Je suis là depuis que le monde est monde, depuis que le vent souffle sur les pierres. Je sais tout mais je ne dis rien. Je sais les guerres et les tempêtes, ceux que la mort oublie et ceux qu’elle n’oublie pas. Je sais les naissances et les larmes, le rire des petits et les peurs des grands. Je sais le silence de la nuit et ses soupirs aussi. Je sais qui je suis mais eux ne le savent pas.
On m’a beaucoup déplacée, souvent cachée et un peu abîmée. On m’a raconté mille récits et récité mille prières. Les hommes me parlent, les femmes me touchent, seuls les enfants affrontent mon regard. On m’a beaucoup caressée, souvent négligée et un peu malmenée. On m’a donné un nom puis un autre, avant de les oublier tous. Certains entendent ma voix, d’autres savourent mon silence. Un seul regard vers moi suffit à tisser le lien entre nous. Allez en paix, je suis la gardienne du temps, celle qui écoute le vent.

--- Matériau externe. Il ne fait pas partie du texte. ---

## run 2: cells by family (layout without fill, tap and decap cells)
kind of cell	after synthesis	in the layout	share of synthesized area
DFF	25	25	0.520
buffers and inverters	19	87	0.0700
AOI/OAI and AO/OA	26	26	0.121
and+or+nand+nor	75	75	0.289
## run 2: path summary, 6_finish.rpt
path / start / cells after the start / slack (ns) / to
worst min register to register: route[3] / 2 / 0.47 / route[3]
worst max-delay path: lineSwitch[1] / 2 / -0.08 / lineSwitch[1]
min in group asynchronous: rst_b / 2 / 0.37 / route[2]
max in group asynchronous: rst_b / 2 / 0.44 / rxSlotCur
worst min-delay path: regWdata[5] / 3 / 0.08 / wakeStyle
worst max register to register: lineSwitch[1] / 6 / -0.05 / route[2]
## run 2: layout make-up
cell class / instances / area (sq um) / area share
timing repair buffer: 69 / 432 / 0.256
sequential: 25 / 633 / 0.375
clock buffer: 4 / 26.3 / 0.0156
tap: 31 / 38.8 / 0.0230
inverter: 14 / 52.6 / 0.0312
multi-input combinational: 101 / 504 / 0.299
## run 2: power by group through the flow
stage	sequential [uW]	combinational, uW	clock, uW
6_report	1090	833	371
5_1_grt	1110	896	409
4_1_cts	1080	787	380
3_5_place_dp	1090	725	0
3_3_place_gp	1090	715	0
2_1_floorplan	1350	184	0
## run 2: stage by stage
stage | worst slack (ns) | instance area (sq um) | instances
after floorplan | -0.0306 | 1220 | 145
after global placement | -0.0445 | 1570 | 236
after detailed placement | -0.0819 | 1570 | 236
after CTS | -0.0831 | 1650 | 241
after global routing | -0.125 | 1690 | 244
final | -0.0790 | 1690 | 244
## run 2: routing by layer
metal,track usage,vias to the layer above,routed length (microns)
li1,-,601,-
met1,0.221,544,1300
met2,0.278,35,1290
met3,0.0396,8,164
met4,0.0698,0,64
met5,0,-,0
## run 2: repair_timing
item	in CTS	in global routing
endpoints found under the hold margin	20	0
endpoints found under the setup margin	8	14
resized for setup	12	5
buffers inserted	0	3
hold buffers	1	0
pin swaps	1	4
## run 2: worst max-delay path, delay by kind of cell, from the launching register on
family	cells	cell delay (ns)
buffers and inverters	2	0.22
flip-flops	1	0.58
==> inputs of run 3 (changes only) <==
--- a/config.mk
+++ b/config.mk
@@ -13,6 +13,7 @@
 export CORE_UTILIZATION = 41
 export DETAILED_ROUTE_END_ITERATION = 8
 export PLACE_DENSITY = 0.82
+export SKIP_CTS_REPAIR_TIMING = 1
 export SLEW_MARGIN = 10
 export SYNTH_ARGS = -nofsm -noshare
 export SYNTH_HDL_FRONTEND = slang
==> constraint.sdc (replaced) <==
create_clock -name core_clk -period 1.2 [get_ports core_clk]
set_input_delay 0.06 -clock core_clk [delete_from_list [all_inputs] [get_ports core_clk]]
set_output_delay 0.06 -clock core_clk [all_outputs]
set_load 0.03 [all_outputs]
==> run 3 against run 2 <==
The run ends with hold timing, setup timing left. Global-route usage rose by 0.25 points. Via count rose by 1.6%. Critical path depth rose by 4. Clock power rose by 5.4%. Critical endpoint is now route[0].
===== config.mk =====
export PLATFORM = sky130hd
export DESIGN_NAME = smo_regs
export DESIGN_NICKNAME = d
export VERILOG_FILES = /design/src/verilog/smo_pkg.sv /design/src/verilog/smo_regs.sv
export VERILOG_INCLUDE_DIRS = /design/src /design/src/verilog
export SDC_FILE = /design/constraint.sdc
export NUM_CORES = 1
export LEC_CHECK = 0
export BUFFER_PORTS_ARGS = -buffer_cell sky130_fd_sc_hd__buf_4
export CORE_MARGIN = 3
export CORE_UTILIZATION = 37
export CTS_CLUSTER_DIAMETER = 100
export DETAILED_ROUTE_END_ITERATION = 10
export PLACE_DENSITY = 0.86
export SYNTH_ARGS = -nofsm -noshare
export SYNTH_HDL_FRONTEND = slang
export SYNTH_SLANG_ARGS = --single-unit

===== constraint.sdc =====
create_clock -name clock_in -period 1.9 [get_ports clock_in]
set_input_delay 0.38 -clock clock_in [delete_from_list [all_inputs] [get_ports clock_in]]
set_output_delay 0.38 -clock clock_in [all_outputs]
set_load 0.01 [all_outputs]
--- src/include/bso_pkg.sv ---
package bso_pkg;

	// address map, 24-bit processor byte address
	localparam int ADDR_W = 24;
	localparam int DATA_W = 16;
	localparam logic [2:0] REG_RAM = 3'h0;
	localparam logic [2:0] REG_ROM0 = 3'h1;
	localparam logic [2:0] REG_ROM1 = 3'h2;
	localparam logic [ADDR_W-1:0] ROM0_BASE = 24'h200000;
	localparam logic [ADDR_W-1:0] VEC_LO = 24'h000008;
	localparam logic [ADDR_W-1:0] VEC_HI = 24'h0000FF;
	localparam int REGION_MSB = 23;
	localparam int REGION_LSB = 21;
	localparam logic BOOT_RST_VAL = 1'b1;

	// cycle outcome target
	typedef enum logic [1:0]
	{
		TGT_NONE = 2'h0,
		TGT_RAM = 2'h1,
		TGT_ROM = 2'h2,
		TGT_IO = 2'h3
	} bso_tgt_t;

	// bus cycle sequencer, gray along idle->sys->done; local idle->done changes both bits
	typedef enum logic [1:0]
	{
		ST_IDLE = 2'h0,
		ST_SYS = 2'h1,
		ST_DONE = 2'h3,
		ST_WAIT_END = 2'h2
	} bso_state_t;

	localparam logic [7:0] SYS_TIMEOUT = 8'hFF;

endpackage : bso_pkg

--- src/hdl/bso_decode.sv ---
`timescale 1ns/100ps
// combinational device decode; boot input unused, the caller overlays ROM 0 at zero
module bso_decode
(
	input wire logic [bso_pkg::ADDR_W-1:0] addr,
	input wire logic boot,
	input wire logic mapped_offcard,
	output bso_pkg::bso_tgt_t tgt,
	output logic sys_bus
);
	logic [2:0] region;

	always_comb
	begin
		region = addr[bso_pkg::REGION_MSB:bso_pkg::REGION_LSB];
		tgt = bso_pkg::TGT_IO;
		sys_bus = 1'b0;
		case (region)
			bso_pkg::REG_RAM:
			begin
				if (mapped_offcard)
				begin
					tgt = bso_pkg::TGT_NONE;
					sys_bus = 1'b1; // [RULE_11]
				end
				else
					tgt = bso_pkg::TGT_RAM; // [RULE_08]
			end
			bso_pkg::REG_ROM0: tgt = bso_pkg::TGT_ROM; // [RULE_14]
			bso_pkg::REG_ROM1: tgt = bso_pkg::TGT_ROM;
			default: tgt = bso_pkg::TGT_IO;
		endcase
	end
	// boot overlay handled by caller for reads only; writes fall to RAM [RULE_06]
	logic unused_boot;
	assign unused_boot = boot;
endmodule : bso_decode

--- src/hdl/bso_top.sv ---
`timescale 1ns/100ps
// Overview of operation
// (RULE_01) processor reset needs halt and reset low
// (RULE_02) processor-driven reset line resets whole card
// (RULE_03) any reset sets boot flip-flop
// (RULE_04) ROM enabled by decoder after reset
// (RULE_05) boot state maps ROM at address zero
// (RULE_06) vector writes reach RAM during boot
// (RULE_07) write to ROM base clears boot
// (RULE_08) after boot, zero region is RAM
// (RULE_09) system bus masters never reach on-card
// (RULE_10) on-card cycles never request system bus
// (RULE_11) system bus cycles stretched until answer; code ends the cycle with SYS_TIMEOUT_N low once wait_q reaches SYS_TIMEOUT
// (RULE_12) on-card RAM completes with no waits
// (RULE_13) internal bus is synchronous, sixteen bits
// (RULE_14) ROM 0 always at base, plus zero
// (RULE_15) boot held until clearing write completes; code clears boot on the write's first clock edge (cycle_start)
// (RULE_16) boot updated on clock, reset wins
module bso_top
(
	input wire logic MCLK,
	input wire logic RSTN,
	input wire logic HALT_N_IN,
	input wire logic RESET_N_IN,
	input wire logic AS_N,
	input wire logic RW,
	input wire logic [bso_pkg::ADDR_W-1:0] ADDR,
	input wire logic OFFCARD,
	input wire logic SYS_ACK,
	input wire logic EXT_MASTER_SEL,
	output logic CPU_RESET_N,
	output logic CARD_RESET_N,
	output logic BOOT_STATE,
	output logic ROM_CS,
	output logic RAM_CS,
	output logic IO_CS,
	output logic LOCAL_WE,
	output logic SYS_REQ,
	output logic DTACK_N,
	output logic SYS_TIMEOUT_N
);
	// ============================================================
	// reset
	logic card_rst;
	logic cpu_rst_d;
	logic card_rst_q;

	// both lines low resets the processor [RULE_01]
	assign cpu_rst_d = ~(~HALT_N_IN & ~RESET_N_IN);
	// processor pulling reset low resets the card [RULE_02]
	assign card_rst = ~RSTN | ~RESET_N_IN;

	always_ff @(posedge MCLK)
	begin
		if (!RSTN)
		begin
			CPU_RESET_N <= 1'b0;
			card_rst_q <= 1'b1;
		end
		else
		begin
			CPU_RESET_N <= cpu_rst_d; // [RULE_01]
			card_rst_q <= ~RESET_N_IN; // [RULE_02]
		end
	end

	always_ff @(posedge MCLK)
	begin
		if (!RSTN)
			CARD_RESET_N <= 1'b0;
		else
			CARD_RESET_N <= ~card_rst_q;
	end

	// ============================================================
	// decode
	bso_pkg::bso_tgt_t tgt;
	logic sys_bus;
	logic boot_q;
	logic boot_zero;
	logic clear_hit;
	logic local_cycle;
	logic cycle_start;
	logic as_q;

	bso_decode u_decode
	(
		.addr(ADDR),
		.boot(boot_q),
		.mapped_offcard(OFFCARD),
		.tgt(tgt),
		.sys_bus(sys_bus)
	);

	// reads of zero region fetch ROM while booting [RULE_05]
	assign boot_zero = boot_q && RW &&
		(ADDR[bso_pkg::REGION_MSB:bso_pkg::REGION_LSB] == bso_pkg::REG_RAM);
	// a system bus master writing the ROM base must not end boot state [RULE_09]
	assign clear_hit = ~AS_N && ~RW && ~EXT_MASTER_SEL && (ADDR == bso_pkg::ROM0_BASE); // [RULE_07]
	assign cycle_start = ~AS_N && as_q;

	always_ff @(posedge MCLK)
	begin
		if (!RSTN)
			as_q <= 1'b1;
		else
			as_q <= AS_N;
	end

	// ============================================================
	// boot state flip-flop
	always_ff @(posedge MCLK)
	begin
		if (card_rst)
			boot_q <= bso_pkg::BOOT_RST_VAL; // [RULE_03] [RULE_16]
		else if (clear_hit && cycle_start)
			boot_q <= 1'b0; // [RULE_07] [RULE_15]
	end

	always_ff @(posedge MCLK)
	begin
		if (card_rst)
			BOOT_STATE <= bso_pkg::BOOT_RST_VAL;
		else if (clear_hit && cycle_start)
			BOOT_STATE <= 1'b0;
	end

	// ============================================================
	// chip selects on the internal synchronous 16-bit bus
	bso_pkg::bso_state_t state_q;
	logic [7:0] wait_q;

	// external masters never select on-card devices [RULE_09]
	assign local_cycle = ~AS_N && ~EXT_MASTER_SEL && (tgt != bso_pkg::TGT_NONE || boot_zero);

	always_ff @(posedge MCLK)
	begin
		if (card_rst)
		begin
			ROM_CS <= 1'b0;
			RAM_CS <= 1'b0;
			IO_CS <= 1'b0;
			LOCAL_WE <= 1'b0;
		end
		else if (local_cycle)
		begin
			ROM_CS <= boot_zero || (tgt == bso_pkg::TGT_ROM); // [RULE_04] [RULE_05] [RULE_14]
			RAM_CS <= ~boot_zero && (tgt == bso_pkg::TGT_RAM); // [RULE_06] [RULE_08]
			IO_CS <= ~boot_zero && (tgt == bso_pkg::TGT_IO);
			LOCAL_WE <= ~RW && (tgt != bso_pkg::TGT_ROM); // [RULE_13]
		end
		else
		begin
			ROM_CS <= 1'b0;
			RAM_CS <= 1'b0;
			IO_CS <= 1'b0;
			LOCAL_WE <= 1'b0;
		end
	end

	// ============================================================
	// cycle sequencer: local done next edge, system bus waits for ack
	always_ff @(posedge MCLK)
	begin
		if (card_rst)
		begin
			state_q <= bso_pkg::ST_IDLE;
			SYS_REQ <= 1'b0;
			DTACK_N <= 1'b1;
			SYS_TIMEOUT_N <= 1'b1;
			wait_q <= 8'h00;
		end
		else
		begin
			case (state_q)
				bso_pkg::ST_IDLE:
				begin
					DTACK_N <= 1'b1;
					SYS_TIMEOUT_N <= 1'b1;
					if (cycle_start && ~EXT_MASTER_SEL)
					begin
						if (sys_bus && ~boot_zero)
						begin
							SYS_REQ <= 1'b1; // [RULE_11]
							wait_q <= 8'h00;
							state_q <= bso_pkg::ST_SYS;
						end
						else
						begin
							// local cycles leave the system bus free [RULE_10]
							DTACK_N <= 1'b0; // [RULE_12]
							state_q <= bso_pkg::ST_DONE;
						end
					end
				end
				bso_pkg::ST_SYS:
				begin
					// stretch until the far device answers [RULE_11]
					if (SYS_ACK)
					begin
						SYS_REQ <= 1'b0;
						DTACK_N <= 1'b0;
						state_q <= bso_pkg::ST_DONE;
					end
					else if (wait_q == bso_pkg::SYS_TIMEOUT)
					begin
						// no answer: flag timeout rather than hang
						SYS_REQ <= 1'b0;
						SYS_TIMEOUT_N <= 1'b0;
						state_q <= bso_pkg::ST_DONE;
					end
					else
						wait_q <= wait_q + 8'h01;
				end
				bso_pkg::ST_DONE:
				begin
					if (AS_N)
					begin
						DTACK_N <= 1'b1;
						SYS_TIMEOUT_N <= 1'b1;
						state_q <= bso_pkg::ST_IDLE;
					end
				end
				default:
					state_q <= bso_pkg::ST_IDLE;
			endcase
		end
	end
endmodule : bso_top

--- config.mk ---
export PLATFORM = sky130hd
export DESIGN_NAME = bso_top
export DESIGN_NICKNAME = d
export VERILOG_FILES = /design/src/include/bso_pkg.sv /design/src/hdl/bso_decode.sv /design/src/hdl/bso_top.sv
export SDC_FILE = /design/constraint.sdc
export NUM_CORES = 1
export LEC_CHECK = 0
export BUFFER_PORTS_ARGS = -buffer_cell sky130_fd_sc_hd__buf_2
export CAP_MARGIN = 25
export CORE_ASPECT_RATIO = 1.1
export CORE_MARGIN = 3
export CORE_UTILIZATION = 45
export CTS_CLUSTER_SIZE = 10
export DETAILED_ROUTE_END_ITERATION = 10
export PLACE_DENSITY = 0.79
export RECOVER_POWER = 50
export SETUP_SLACK_MARGIN = 0.4
export SLEW_MARGIN = 20
export SYNTH_ARGS = -nofsm -noshare
export SYNTH_HDL_FRONTEND = slang
export SYNTH_SLANG_ARGS = --single-unit
--- constraint.sdc ---
create_clock -name MCLK -period 1.8 [get_ports MCLK]
set_input_delay 0.09 -clock MCLK [delete_from_list [all_inputs] [get_ports MCLK]]
set_output_delay 0.09 -clock MCLK [all_outputs]
set_load 0.03 [all_outputs]
Word-level counts from Yosys, hierarchy flattened
Cells that the tools add are included.
{"block": "word_totals", "regBits": 22, "latch_bits": 0, "ramBits": 0, "mem_bits_ro": 0, "in_bits": 33, "out_inout_bits": 10, "elab_cells": 100, "mem_count": 0}
{"block": "classes", "n_addsub": 1, "n_mul": 0, "div_mod_pow": 0, "n_lt_le_gt_ge": 0, "eq_ne": 18, "n_shift": 0, "mux": 27, "bitwise": 12, "n_reduce_logical": 28}
{"cell": "$mux 8", "count": 4}
{"cell": "$eq 24x22->1 const B", "count": 1}
{"cell": "$ne 2x2->1 const B", "count": 8}
{"cell": "$pmux 8 s2", "count": 1}
{"cell": "$logic_and 1x1->1", "count": 14}
{"cell": "$mux 1", "count": 12}
{"cell": "$mux 2", "count": 5}
{"cell": "$not 1->1", "count": 10}
{"cell": "$add 8x1->8 const B", "count": 1}
{"cell": "$eq 8x8->1 const B", "count": 1}
{"cell": "$reduce_and 4->1", "count": 2}
{"cell": "$eq 2x2->1 const B", "count": 3}
{"cell": "$pmux 1 s3", "count": 2}
{"cell": "$pmux 2 s3", "count": 1}
{"cell": "$reduce_and 3->1", "count": 2}
{"cell": "$reduce_and 5->1", "count": 1}
{"cell": "$eq 2x1->1 const B", "count": 2}
{"cell": "$pmux 2 s2", "count": 1}
{"cell": "$reduce_bool 2->1", "count": 2}
{"cell": "$reduce_or 2->1", "count": 2}
{"cell": "$eq 3x1->1 const B", "count": 1}
{"cell": "$eq 3x2->1 const B", "count": 1}
{"cell": "$logic_not 3->1", "count": 1}
{"cell": "$ne 3x3->1 const B", "count": 1}
{"cell": "other kinds (6)", "count": 7}

Logic depth before layout (Yosys ltp)
Gate-level depths: netlist of run 1.
{"block": "depth", "word_depth": 8, "mapped_depth": 5, "depth_no_buf": 5}

Cells and area by module
A second synthesis of run 1 with hierarchy kept.
{"block": "hier_totals", "cells_unflattened": 122, "hier_area_um2": 1056.0}
{"mod": "bso_top", "instances": 1, "cells_each": 117, "area_per_inst_um2": 1022.2}
{"mod": "bso_decode", "instances": 1, "cells_each": 5, "area_per_inst_um2": 33.8}

Worst setup path before layout of run 1
OpenSTA, ideal clock, no wires.
{"block": "synth_timing", "kind": "reg-to-reg", "start": "reg BOOT_STATE (netlist name)", "end": "reg wait_q[5]", "setup_ns": 0.075, "t_arrival_ns": 1.574, "required_ns": 1.725, "slack_ns": 0.151, "path_stages_with_launch": 5, "path_cell_list": "dfxtp_1 -> a2111oi_4 -> nand4_4 -> a2111o_1 -> o22ai_1"}
{"element": "to (signal assigned)", "line_no": "bso_top.sv:213", "text": "wait_q <= wait_q + 8'h01;"}
{"element": "to (decl)", "line_no": "bso_top.sv:131", "text": "logic [7:0] wait_q;"}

Matsumoto / Sawada / Tanaka

Kunizo Matsumoto
Shinichi Sawada
Noriko Tanaka

Magnitude 12

Je suis le sismographe du monde. Je ressens les vibrations de tous les êtres, du souffle de la panthère au frémissement de sa proie, le vent frais qui se lève et la vague qui s’échoue, le bruit des larmes et celui des caresses. Chaque insecte crisse en moi, j’entends chaque bourgeon qui se déplie. Je perçois l’air déplacé par chaque oiseau et l’eau fendue par chaque baleine. Les hommes aussi me crient leurs pensées. Tout m’est donné. Même les fantômes.
J’ai longtemps vécu dans le vacarme et la confusion. De ce chaos informe, je ne savais que faire alors mon corps a pris le chemin de la démesure et j’ai erré longtemps dans le labyrinthe de la folie. Pour en sortir, il m’a fallu aller au-delà de la cohérence. Les mots ne suffisaient pas, seuls les gestes pouvaient donner forme à cette manne, traduire ce magma. Par ma main, les tremblements du monde sont devenus traces, traits, lignes, points par points. J’ai recueilli ce que me disaient les êtres sur du papier et du carton, avec de l’encre et de la craie, j’ai modelé de la terre à leur effigie et j’ai brodé leurs cris sur des tissus doux.
À mesure que je remplis mes tableaux, les hurlements s’atténuent. Rassurés, les êtres murmurent maintenant. Le calme est revenu. Je sais qu’il me faudra durant toute mon existence déposer quelque part ce que me dit le monde. Je le sais, c’est mon métier. Je suis sismographe.